● **What to produce**:
When you reach the line containing "parameter int SEL_W = 2" in the entries below, start writing out each line exactly, and stop after the line containing "a clear wins.".
** Opening Dataset content block **
--- src/rtl/dispirq_pkg.sv ---
// Shared constants for the display interrupt collector.
// Assumes byte addressing of 32-bit registers.
package dispirq_pkg;
    localparam int NSRC    = 4;
    localparam int DATA_W  = 32;
    localparam int SEL_W   = 2;

    // Source bit positions, decoded by software.
    localparam int SRC_UFLOW = 0;
    localparam int SRC_BASE  = 1;
    localparam int SRC_VCMP  = 2;
    localparam int SRC_BERR  = 3;

    // Register byte offsets.
    localparam int OFS_SEL  = 'h04;
    localparam int OFS_EN   = 'h08;
    localparam int OFS_CLR  = 'h0C;
    localparam int OFS_STAT = 'h10;

    typedef enum logic [SEL_W-1:0] {
        PH_SYNC   = 2'd0,
        PH_BPORCH = 2'd1,
        PH_ACTIVE = 2'd2,
        PH_FPORCH = 2'd3
    } vphase_e;
endpackage

--- src/rtl/dispirq_vcmp.sv ---
// Vertical compare detector: pulses for one cycle when the incoming
// vertical phase changes into the selected phase.
// Assumes vphase is synchronous to clk and changes at most once per cycle.
module dispirq_vcmp #(
    parameter int SEL_W = 2
) (
    input  logic             clk,
    input  logic             rst_n,
    input  logic [SEL_W-1:0] vphase,
    input  logic [SEL_W-1:0] sel,
    output logic             hit
);
    logic [SEL_W-1:0] prev_q;
    logic             valid_q;

    // Remember the phase seen in the previous cycle.
    always_ff @(posedge clk) begin
        if (!rst_n) begin
            prev_q  <= '0;
            valid_q <= 1'b0;
        end else begin
            prev_q  <= vphase;
            valid_q <= 1'b1;
        end
    end

    // Fire on entry into the selected phase only.
    always_comb begin
        hit = valid_q && (vphase == sel) && (vphase != prev_q);
    end
endmodule

--- src/rtl/dispirq_status.sv ---
// Sticky status bank: one bit per source, set by events, cleared by a
// mask; a set in the same cycle as a clear wins.
// Assumes set and clr are single-cycle qualified strobes.
module dispirq_status #(
    parameter int NSRC = 4
) (
    input  logic            clk,
    input  logic            rst_n,
    input  logic [NSRC-1:0] set,
    input  logic [NSRC-1:0] clr,
    output logic [NSRC-1:0] stat
);
    for (genvar i = 0; i < NSRC; i++) begin : g_bit
        logic bit_q;

        // Hold the pending flag for source i.
        always_ff @(posedge clk) begin
            if (!rst_n)
                bit_q <= 1'b0;
            else if (set[i])
                bit_q <= 1'b1;
            else if (clr[i])
                bit_q <= 1'b0;
        end

        assign stat[i] = bit_q;
    end
endmodule

--- src/rtl/dispirq_regs.sv ---
// Host register file: compare select, enable, clear strobe and read mux.
// Assumes one-cycle writes and a full decode of the byte address.
module dispirq_regs
    import dispirq_pkg::*;
#(
    parameter int ADDR_W = 12
) (
    input  logic              clk,
    input  logic              rst_n,
    input  logic [ADDR_W-1:0] addr,
    input  logic              wr,
    input  logic [DATA_W-1:0] wdata,
    input  logic [NSRC-1:0]   stat,
    output logic [NSRC-1:0]   en_q,
    output logic [SEL_W-1:0]  sel_q,
    output logic [NSRC-1:0]   clr,
    output logic [DATA_W-1:0] rdata
);
    localparam logic [ADDR_W-1:0] A_SEL  = ADDR_W'(OFS_SEL);
    localparam logic [ADDR_W-1:0] A_EN   = ADDR_W'(OFS_EN);
    localparam logic [ADDR_W-1:0] A_CLR  = ADDR_W'(OFS_CLR);
    localparam logic [ADDR_W-1:0] A_STAT = ADDR_W'(OFS_STAT);

    logic hit_sel, hit_en, hit_clr, hit_stat;

    // Decode the full address.
    always_comb begin
        hit_sel  = (addr == A_SEL);
        hit_en   = (addr == A_EN);
        hit_clr  = (addr == A_CLR);
        hit_stat = (addr == A_STAT);
    end

    // Writable enable and compare select state.
    always_ff @(posedge clk) begin
        if (!rst_n) begin
            en_q  <= '0;
            sel_q <= '0;
        end else if (wr) begin
            if (hit_en)
                en_q <= wdata[NSRC-1:0];
            if (hit_sel)
                sel_q <= wdata[SEL_W-1:0];
        end
    end

    // Write-one-to-clear strobe for the status bank.
    always_comb begin
        clr = (wr && hit_clr) ? wdata[NSRC-1:0] : '0;
    end

    // Read multiplexer; unmapped offsets read zero.
    always_comb begin
        rdata = '0;
        if (hit_sel)
            rdata[SEL_W-1:0] = sel_q;
        else if (hit_en)
            rdata[NSRC-1:0] = en_q;
        else if (hit_stat)
            rdata[NSRC-1:0] = stat;
    end
endmodule

--- src/rtl/dispirq_unit.sv ---
// Display interrupt collector top: joins event pulses and the vertical
// compare detector into sticky status, gates it with enables and drives
// per-source and combined interrupt lines.
// Assumes all inputs are synchronous to clk.
module dispirq_unit
    import dispirq_pkg::*;
#(
    parameter int ADDR_W = 12
) (
    input  logic              clk,
    input  logic              rst_n,
    input  logic [ADDR_W-1:0] reg_addr,
    input  logic              reg_wr,
    input  logic [31:0]       reg_wdata,
    output logic [31:0]       reg_rdata,
    input  logic              ev_underflow,
    input  logic              ev_base_upd,
    input  logic              ev_bus_err,
    input  logic [1:0]        vphase,
    output logic [3:0]        irq_line,
    output logic              irq_any
);
    logic [NSRC-1:0]  en_q;
    logic [NSRC-1:0]  stat_q;
    logic [NSRC-1:0]  clr;
    logic [NSRC-1:0]  set;
    logic [SEL_W-1:0] sel_q;
    logic             vcmp_ev;

    dispirq_regs #(.ADDR_W(ADDR_W)) u_regs (
        .clk   (clk),
        .rst_n (rst_n),
        .addr  (reg_addr),
        .wr    (reg_wr),
        .wdata (reg_wdata),
        .stat  (stat_q),
        .en_q  (en_q),
        .sel_q (sel_q),
        .clr   (clr),
        .rdata (reg_rdata)
    );

    dispirq_vcmp #(.SEL_W(SEL_W)) u_vcmp (
        .clk    (clk),
        .rst_n  (rst_n),
        .vphase (vphase),
        .sel    (sel_q),
        .hit    (vcmp_ev)
    );

    // Place each event at its fixed status position.
    always_comb begin
        set            = '0;
        set[SRC_UFLOW] = ev_underflow;
        set[SRC_BASE]  = ev_base_upd;
        set[SRC_VCMP]  = vcmp_ev;
        set[SRC_BERR]  = ev_bus_err;
    end

    dispirq_status #(.NSRC(NSRC)) u_stat (
        .clk   (clk),
        .rst_n (rst_n),
        .set   (set),
        .clr   (clr),
        .stat  (stat_q)
    );

    // Gate each pending source with its enable.
    for (genvar i = 0; i < NSRC; i++) begin : g_line
        assign irq_line[i] = stat_q[i] & en_q[i];
    end

    // Combined line: any enabled source pending.
    always_comb begin
        irq_any = |(stat_q & en_q);
    end
endmodule

--- config.mk ---
export PLATFORM = sky130hd
export DESIGN_NAME = dispirq_unit
export DESIGN_NICKNAME = d
export VERILOG_FILES = /design/src/rtl/dispirq_pkg.sv /design/src/rtl/dispirq_vcmp.sv /design/src/rtl/dispirq_status.sv /design/src/rtl/dispirq_regs.sv /design/src/rtl/dispirq_unit.sv
export SDC_FILE = /design/constraint.sdc
export NUM_CORES = 1
export LEC_CHECK = 0
export ABC_AREA = 1
export CAP_MARGIN = 15
export CORE_ASPECT_RATIO = 1.1
export CORE_MARGIN = 2
export CORE_UTILIZATION = 34
export DETAILED_ROUTE_END_ITERATION = 16
export PLACE_DENSITY = 0.86
export REMOVE_ABC_BUFFERS = 1
export SLEW_MARGIN = 20
export SYNTH_ARGS = -nofsm -noshare
export SYNTH_HDL_FRONTEND = slang
export SYNTH_SLANG_ARGS = --single-unit
--- constraint.sdc ---
create_clock -name clk -period 2.22 [get_ports clk]
set_input_delay 0.444 -clock clk [delete_from_list [all_inputs] [get_ports clk]]
set_output_delay 0.444 -clock clk [all_outputs]
set_load 0.05 [all_outputs]
==> summary.md <==
| Metric | Value |
|---|---|
| Hold Path Class | reg -> reg |
| Worst slew pin tran | 0.511 ns |
| Reg2reg start | u_regs.sel_q[1] |
| Iteration-0 DRC count of the detailed router | 19 |
| Final net count | 262 |
| P per Cell Area | 386 mW/mm^2 |
| Routed vias/inst | 4.19 |
| CTS Sinks | 13 |
| Reg2Reg Setup Slack | 1.29 ns |
| Clk root buf | clkbuf_4 |
| Ant. Diodes | 0 |
| Slew Limit Fails | 0 |
| Sequential fraction of the synthesis area | 0.257 |
| Starting Density | 0.362 |
| Top Usage Layer GRT | met2 |
| YS warnings | 0 |
| Detail Placement HPWL | 1800 um |
| Post-layout min period | 2.14 ns |
| Reg-to-reg endpoint | u_stat.g_bit[2].bit_q |
| Clk buf depth | 2 |
| Crit path arrival time | 1.69 ns |
| FILL cells | 286 |
| Max VDD drop | 0.301 mV |
| H-Tree Depth | 1 |
| Total die area | 0.00343 sq mm |
| Largest net degree at the start of global routing | 11 |
| Library cells used by synthesis | 17 |
| Final hold viol count | 0 |
| R2R cell count | 6 |
| Worst Path Max Fanout | 3 |
| Post-Synth XOR/XNOR Area | 0.0173 |
| Setup violators final | 0 |
| CTS tree | done |
| Via count | 1013 |
| Clock Skews | 0.00687 ns |
| CP endpoint | reg_rdata[0] |
| Data required time of the critical path | 1.78 ns |
| Vias in the first global route | 880 |
| Setup TNS | 0 ns |
| Share of layout cells above drive strength 1 | 0.172 |
| Antenna violations before repair | 0 |
| Global route overflow | 0 |
| Maximum clock rate | 0.468 GHz |
| Initial DRT Pass Iterations | 4 |
| Largest family of logic cells by synthesized area | simple AND/OR/NAND/NOR gates |
| Multi-input logic area | 606 sq um |
| Global placement routability congestion | 0.813 |
| Routed WL | 2280 um |
| Die X | 56.1 um |
| Antenna Nets Post-Route | 0 |
| Met2 usage | 0.257 |
| Worst skew pair latency | 0.27 ns |
| Num rows | 20 |
| Mux cell area share after synthesis | 0 |
| Top post-synthesis cells by area | dfxtp_1 (26%), buf_4 (21%), nand2_1 (16%), inv_1 (9.3%), nor2_1 (8.9%) |
| Die height | 61.3 um |
| Met3 usage | 0.0210 |
| All-Layer GR Usage | 0.130 |
| Fin crit share | 0.963 |
| Global-route wire length before repair | 3650 um |
| Post-synth top area cell | dfxtp_1 |
| Leak | 0.869 nW |
| Clock-pin transition on the worst setup and hold timing paths | 0.07 ns |
| DRC Markers | 0 |
| Synth Area in Compound Gates | 0.0370 |
| Core area | 0.00280 sq mm |
| Synth top area share | 0.257 |
| Core Util, Final | 0.531 |
| Slew margin rel. | 0.658 |
| CP startpoint kind | primary input |
| Area Growth Syn to Fin | 46.9% |
| CP Launch Point | reg_addr[0] |
| M1 GR Usage | 0.148 |
| Max-cap viol count | 0 |
| Crit path capture type | primary output |
| Mapped Area | 0.00101 sq mm |
| Register area | 260 sq um |
| Boundary Pins | 89 |
| Syn Inst Count | 166 |
| Outcome | finished clean |
| Port-buffer cells | 32 |
| Syn_area_per_cell | 6.11 sq um |
| Simple-gate share of the synthesized area | 0.369 |
| Synth Register Bits | 13 |
| Setup CP Type | in -> out |
| Wire per inst | 9.42 um |
| Unrepaired setup endpoints after global routing | no |
| Num CTS Buffers | 3 |
| Post-Synth Adder-Cell Area | 0 |
-- kinds of logic (layout without fill, tap and decap cells) --
family                 count (synthesis)  in the layout
AO/OA/AOI/OAI                          7              7
AND/OR/NAND/NOR                       88             88
XOR/XNOR                               2              2
flip-flops                            13             13
buffers and inverters                 55             71
other                                  1             28
-- synthesized netlist by cell type --
| library cell | n |
|---|---|
| a21boi_0 | 1 |
| nand4_1 | 1 |
| buf_4 | 28 |
| nor3_2 | 1 |
| buf_6 | 1 |
| dfxtp_1 | 13 |
| nand3_1 | 14 |
| buf_2 | 1 |
| o21ai_0 | 2 |
| xnor2_1 | 2 |
| nand2_1 | 44 |
| a21oi_1 | 4 |
| conb_1 | 1 |
| nor2_2 | 2 |
| nand3_2 | 2 |
| nor2_1 | 24 |
| inv_1 | 25 |
-- cells in the final DEF, fill, tap and decap left out, drive strengths merged --
cell type | netlist | layout
a21boi | 1 | 1
xnor2 | 2 | 2
inv | 25 | 25
nand2 | 44 | 44
clkdlybuf4s50 | 0 | 16
nor2 | 26 | 26
a21oi | 4 | 4
nor3 | 1 | 1
dlymetal6s2s | 0 | 10
dfxtp | 13 | 13
dlygate4sd2 | 0 | 2
nand4 | 1 | 1
conb | 1 | 28
buf | 30 | 14
clkbuf | 0 | 4
o21ai | 2 | 2
nand3 | 16 | 16
-- how the worst min path moves through the flow --
| stage | endpoint | start | cells past startpoint | slack (ns) |
|---|---|---|---|---|
| 2_1_floorplan | u_stat.g_bit[0].bit_q | u_stat.g_bit[0].bit_q | 2 | 0.45 |
| 3_3_place_gp | u_stat.g_bit[1].bit_q | u_stat.g_bit[1].bit_q | 2 | 0.48 |
| 3_5_place_dp | u_stat.g_bit[1].bit_q | u_stat.g_bit[1].bit_q | 2 | 0.48 |
| 4_1_cts | u_stat.g_bit[1].bit_q | u_stat.g_bit[1].bit_q | 2 | 0.49 |
| 5_1_grt | u_stat.g_bit[1].bit_q | u_stat.g_bit[1].bit_q | 2 | 0.51 |
| 6_report | u_stat.g_bit[1].bit_q | u_stat.g_bit[1].bit_q | 2 | 0.49 |
-- registers in the layout, indices dropped and copies added (netlist names) --
register            cells
u_stat.g_bit.bit_q      4
u_regs.en_q             4
u_vcmp.valid_q          1
u_vcmp.prev_q           2
u_regs.sel_q            2
-- stage by stage --
stage                     worst slack (ns)  cell area, sq um  hold slack, ns  instances  power (mW)
after global placement             -0.0767              1360           0.480        237       0.434
after detailed placement            -0.122              1360           0.483        237       0.437
after CTS                         -0.00567              1410           0.494        241       0.579
final                               0.0811              1490           0.488        242       0.575
after global routing                0.0332              1490           0.511        242       0.607
after floorplan                    -0.0990               888           0.452        163       0.375
-- routing by layer --
metal,up-vias,part of all wire
li1,528,-
met1,441,0.38
met2,39,0.54
met3,5,0.061
met4,0,0.021
met5,-,0
-- critical path, stage by stage --
cell	delay [ns]
dlygate4sd2_1	0.25
nor2_2	0.15
nand2_2	0.10
nor2_4	0.14
buf_4	0.14
nand3_1	0.07
nand2_1	0.06
inv_1	0.05
nand2_2	0.07
nand2_2	0.07
buf_12	0.15
-- final cells by class --
class / instances / share of cell area
repair buffers: 42 / 0.310
clock buffers: 4 / 0.0176
inverters: 25 / 0.0630
flip-flops and latches: 13 / 0.175
multi-input cells: 125 / 0.407
well taps: 33 / 0.0277
-- what timing repair did --
action | 4_1_cts | 5_1_grt
pin swaps | 3 | 12
hold buffers | 0 | 0
endpoints found under the setup margin | 4 | 4
setup buffers | 0 | 1
gates resized for setup | 13 | 22
-- where the power goes --
group	switching, mW	internal, mW	total [mW]	leakage [nW]
Combinational	0.139	0.0496	0.189	0.747
Clock	0.0709	0.0695	0.140	0.0150
Sequential	0.00519	0.241	0.246	0.107
Total	0.215	0.360	0.575	0.869
No activity file was read; power rests on OpenSTA's default activity.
** Closing Dataset content block **
● **The completed task**:
    parameter int SEL_W = 2
) (
    input  logic             clk,
    input  logic             rst_n,
    input  logic [SEL_W-1:0] vphase,
    input  logic [SEL_W-1:0] sel,
    output logic             hit
);
    logic [SEL_W-1:0] prev_q;
    logic             valid_q;

    // Remember the phase seen in the previous cycle.
    always_ff @(posedge clk) begin
        if (!rst_n) begin
            prev_q  <= '0;
            valid_q <= 1'b0;
        end else begin
            prev_q  <= vphase;
            valid_q <= 1'b1;
        end
    end

    // Fire on entry into the selected phase only.
    always_comb begin
        hit = valid_q && (vphase == sel) && (vphase != prev_q);
    end
endmodule

--- src/rtl/dispirq_status.sv ---
// Sticky status bank: one bit per source, set by events, cleared by a
// mask; a set in the same cycle as a clear wins.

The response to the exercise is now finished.